(Beginning of SUPPLIED ENTRIES)

[src/rtl/gpu_mem_pkg.sv]
// Shared types and sizing helpers for the GPU memory channel arbiter.
// The arbitration policy is selected by MEM_ARB_ROUND_ROBIN_EN in mem_channel_arbiter.
package gpu_mem_pkg;

    typedef enum logic [1:0] {
        IDLE  = 2'd0,
        ISSUE = 2'd1,
        WAIT  = 2'd2,
        RESP  = 2'd3
    } mem_arb_state_t;

    localparam int DEF_NUM_CHANNELS = 4;
    localparam int DEF_ADDR_BITS    = 8;
    localparam int DEF_DATA_BITS    = 8;

    // A one-channel index would be zero bits wide; keep at least one bit.
    function automatic int idx_bits(input int n);
        return (n > 1) ? $clog2(n) : 1;
    endfunction

endpackage

[src/rtl/mem_rr_picker.sv]
// Combinational N-way picker: first requester at or after start_ptr, wrapping.
// Used with start_ptr tied to 0 when MEM_ARB_ROUND_ROBIN_EN is not defined.
module mem_rr_picker
    import gpu_mem_pkg::*;
#(
    parameter int NUM_CHANNELS = DEF_NUM_CHANNELS,
    parameter int IDX_W        = idx_bits(NUM_CHANNELS)
) (
    input  logic [NUM_CHANNELS-1:0] req_i,
    input  logic [IDX_W-1:0]        start_ptr_i,
    output logic [NUM_CHANNELS-1:0] grant_o,
    output logic [IDX_W-1:0]        grant_idx_o
);

    logic        found;
    int unsigned cand;

    always_comb begin
        grant_o     = '0;
        grant_idx_o = '0;
        found       = 1'b0;
        cand        = 0;
        for (int i = 0; i < NUM_CHANNELS; i++) begin
            cand = (int'(start_ptr_i) + i) % NUM_CHANNELS;
            if (!found && req_i[cand]) begin
                found         = 1'b1;
                grant_o[cand] = 1'b1;
                grant_idx_o   = IDX_W'(cand);
            end
        end
    end

endmodule

[src/rtl/mem_channel_arbiter.sv]
// Serialises per-channel LSU requests onto one memory port, one transaction in flight.
// Define MEM_ARB_ROUND_ROBIN_EN for round-robin; otherwise lowest index wins.
module mem_channel_arbiter
    import gpu_mem_pkg::*;
#(
    parameter int NUM_CHANNELS = DEF_NUM_CHANNELS,
    parameter int ADDR_BITS    = DEF_ADDR_BITS,
    parameter int DATA_BITS    = DEF_DATA_BITS
) (
    input  logic                              clk,
    input  logic                              rst_n,
    input  logic [NUM_CHANNELS-1:0]           req_en,
    input  logic [NUM_CHANNELS-1:0]           req_wr,
    input  logic [NUM_CHANNELS*ADDR_BITS-1:0] req_addr,
    input  logic [NUM_CHANNELS*DATA_BITS-1:0] req_wdata,
    output logic [NUM_CHANNELS-1:0]           rsp_valid,
    output logic [DATA_BITS-1:0]              rsp_rdata,
    output logic                              mem_valid,
    output logic                              mem_wr,
    output logic [ADDR_BITS-1:0]              mem_addr,
    output logic [DATA_BITS-1:0]              mem_wdata,
    input  logic                              mem_ready,
    input  logic                              mem_rsp_valid,
    input  logic [DATA_BITS-1:0]              mem_rdata,
    output logic                              busy
);

    localparam int IDX_W = idx_bits(NUM_CHANNELS);

    mem_arb_state_t       state_q, state_d;
    logic [IDX_W-1:0]     idx_q, idx_d;
    logic                 wr_q, wr_d;
    logic [ADDR_BITS-1:0] addr_q, addr_d;
    logic [DATA_BITS-1:0] wdata_q, wdata_d;
    logic [DATA_BITS-1:0] rdata_q, rdata_d;

    logic [NUM_CHANNELS-1:0] grant;
    logic [IDX_W-1:0]        grant_idx;
    logic [IDX_W-1:0]        start_ptr;
    logic                    req_any;

`ifdef MEM_ARB_ROUND_ROBIN_EN
    logic [IDX_W-1:0] ptr_q, ptr_d;

    always_comb begin
        ptr_d = ptr_q;
        if (state_q == IDLE && req_any) begin
            ptr_d = (grant_idx == IDX_W'(NUM_CHANNELS - 1)) ? '0 : grant_idx + 1'b1;
        end
    end

    always_ff @(posedge clk) begin
        if (!rst_n) ptr_q <= '0;
        else        ptr_q <= ptr_d;
    end

    assign start_ptr = ptr_q;
`else
    assign start_ptr = '0;
`endif

    mem_rr_picker #(
        .NUM_CHANNELS(NUM_CHANNELS),
        .IDX_W       (IDX_W)
    ) u_picker (
        .req_i      (req_en),
        .start_ptr_i(start_ptr),
        .grant_o    (grant),
        .grant_idx_o(grant_idx)
    );

    assign req_any = |grant;

    always_comb begin
        state_d = state_q;
        idx_d   = idx_q;
        wr_d    = wr_q;
        addr_d  = addr_q;
        wdata_d = wdata_q;
        rdata_d = rdata_q;
        case (state_q)
            IDLE: begin
                if (req_any) begin
                    state_d = ISSUE;
                    idx_d   = grant_idx;
                    wr_d    = req_wr[grant_idx];
                    addr_d  = req_addr[grant_idx*ADDR_BITS +: ADDR_BITS];
                    wdata_d = req_wdata[grant_idx*DATA_BITS +: DATA_BITS];
                    // Cleared here so a write completion reports zero data.
                    rdata_d = '0;
                end
            end
            ISSUE: begin
                if (mem_ready) state_d = wr_q ? RESP : WAIT;
            end
            WAIT: begin
                if (mem_rsp_valid) begin
                    rdata_d = mem_rdata;
                    state_d = RESP;
                end
            end
            RESP:    state_d = IDLE;
            default: state_d = IDLE;
        endcase
    end

    always_ff @(posedge clk) begin
        if (!rst_n) begin
            state_q <= IDLE;
            idx_q   <= '0;
            wr_q    <= 1'b0;
            addr_q  <= '0;
            wdata_q <= '0;
            rdata_q <= '0;
        end else begin
            state_q <= state_d;
            idx_q   <= idx_d;
            wr_q    <= wr_d;
            addr_q  <= addr_d;
            wdata_q <= wdata_d;
            rdata_q <= rdata_d;
        end
    end

    always_comb begin
        rsp_valid = '0;
        if (state_q == RESP) rsp_valid[idx_q] = 1'b1;
    end

    assign rsp_rdata = (state_q == RESP) ? rdata_q : '0;
    assign mem_valid = (state_q == ISSUE);
    assign mem_wr    = wr_q;
    assign mem_addr  = addr_q;
    assign mem_wdata = wdata_q;
    assign busy      = (state_q != IDLE);

endmodule
## src/rtl/tmds_encoder.sv

```systemverilog
// rtl/tmds_encoder.sv - TMDS 8b/10b encoder for one colour channel, 3-stage pipeline
// q_m is built in stage 2; stage 3 applies DC balancing against the running disparity cnt.
module tmds_encoder (
  input  logic       sys_clk,
  input  logic       sys_rst_n,
  input  logic [7:0] data_in,
  input  logic       c0,
  input  logic       c1,
  input  logic       de,
  output logic [9:0] data_out
);

  function automatic logic [3:0] popcount8(input logic [7:0] v);
    logic [3:0] s;
    s = '0;
    for (int i = 0; i < 8; i++) s = s + {3'b000, v[i]};
    return s;
  endfunction

  // Stage 1
  logic [7:0] d1;
  logic       de1, c0_1, c1_1;
  logic [3:0] n1d;

  // Stage 2
  logic [8:0] q_m;
  logic       de2, c0_2, c1_2;
  logic [3:0] n1q, n0q;

  logic signed [4:0] cnt;

  logic [8:0] q_m_next;
  always_comb begin
    logic       xnor_mode;
    logic [8:0] q;
    xnor_mode = (n1d > 4'd4) || ((n1d == 4'd4) && !d1[0]);
    q         = '0;
    q[0]      = d1[0];
    for (int i = 1; i < 8; i++)
      q[i] = xnor_mode ? ~(q[i-1] ^ d1[i]) : (q[i-1] ^ d1[i]);
    q[8]     = ~xnor_mode;
    q_m_next = q;
  end

  logic signed [4:0] n1s, n0s, diff, two_q8, two_nq8;
  logic signed [4:0] cnt_next;
  logic [9:0]        word_next;

  assign n1s     = $signed({1'b0, n1q});
  assign n0s     = $signed({1'b0, n0q});
  assign diff    = n1s - n0s;
  assign two_q8  = $signed({3'b000, q_m[8], 1'b0});
  assign two_nq8 = $signed({3'b000, ~q_m[8], 1'b0});

  always_comb begin
    word_next = '0;
    cnt_next  = cnt;
    if (!de2) begin
      cnt_next = '0;
      case ({c1_2, c0_2})
        2'b00:   word_next = 10'b1101010100;
        2'b01:   word_next = 10'b0010101011;
        2'b10:   word_next = 10'b0101010100;
        default: word_next = 10'b1010101011;
      endcase
    end else if ((cnt == 5'sd0) || (n1q == n0q)) begin
      word_next = {~q_m[8], q_m[8], q_m[8] ? q_m[7:0] : ~q_m[7:0]};
      cnt_next  = q_m[8] ? (cnt + diff) : (cnt - diff);
    end else if (((cnt > 5'sd0) && (n1q > n0q)) || ((cnt < 5'sd0) && (n0q > n1q))) begin
      word_next = {1'b1, q_m[8], ~q_m[7:0]};
      cnt_next  = cnt + two_q8 - diff;
    end else begin
      word_next = {1'b0, q_m[8], q_m[7:0]};
      cnt_next  = cnt - two_nq8 + diff;
    end
  end

  always_ff @(posedge sys_clk) begin
    if (!sys_rst_n) begin
      d1       <= '0;
      de1      <= 1'b0;
      c0_1     <= 1'b0;
      c1_1     <= 1'b0;
      n1d      <= '0;
      q_m      <= '0;
      de2      <= 1'b0;
      c0_2     <= 1'b0;
      c1_2     <= 1'b0;
      n1q      <= '0;
      n0q      <= '0;
      cnt      <= '0;
      data_out <= '0;
    end else begin
      d1       <= data_in;
      de1      <= de;
      c0_1     <= c0;
      c1_1     <= c1;
      n1d      <= popcount8(data_in);
      q_m      <= q_m_next;
      de2      <= de1;
      c0_2     <= c0_1;
      c1_2     <= c1_1;
      n1q      <= popcount8(q_m_next[7:0]);
      n0q      <= popcount8(~q_m_next[7:0]);
      cnt      <= cnt_next;
      data_out <= word_next;
    end
  end

endmodule

```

(End of SUPPLIED ENTRIES)

▶ **TASK ITEM**
In the records above, how many lines hold the string "index"? Reply with only the number.

▶ **ANSWER TO THE PROBLEM**
2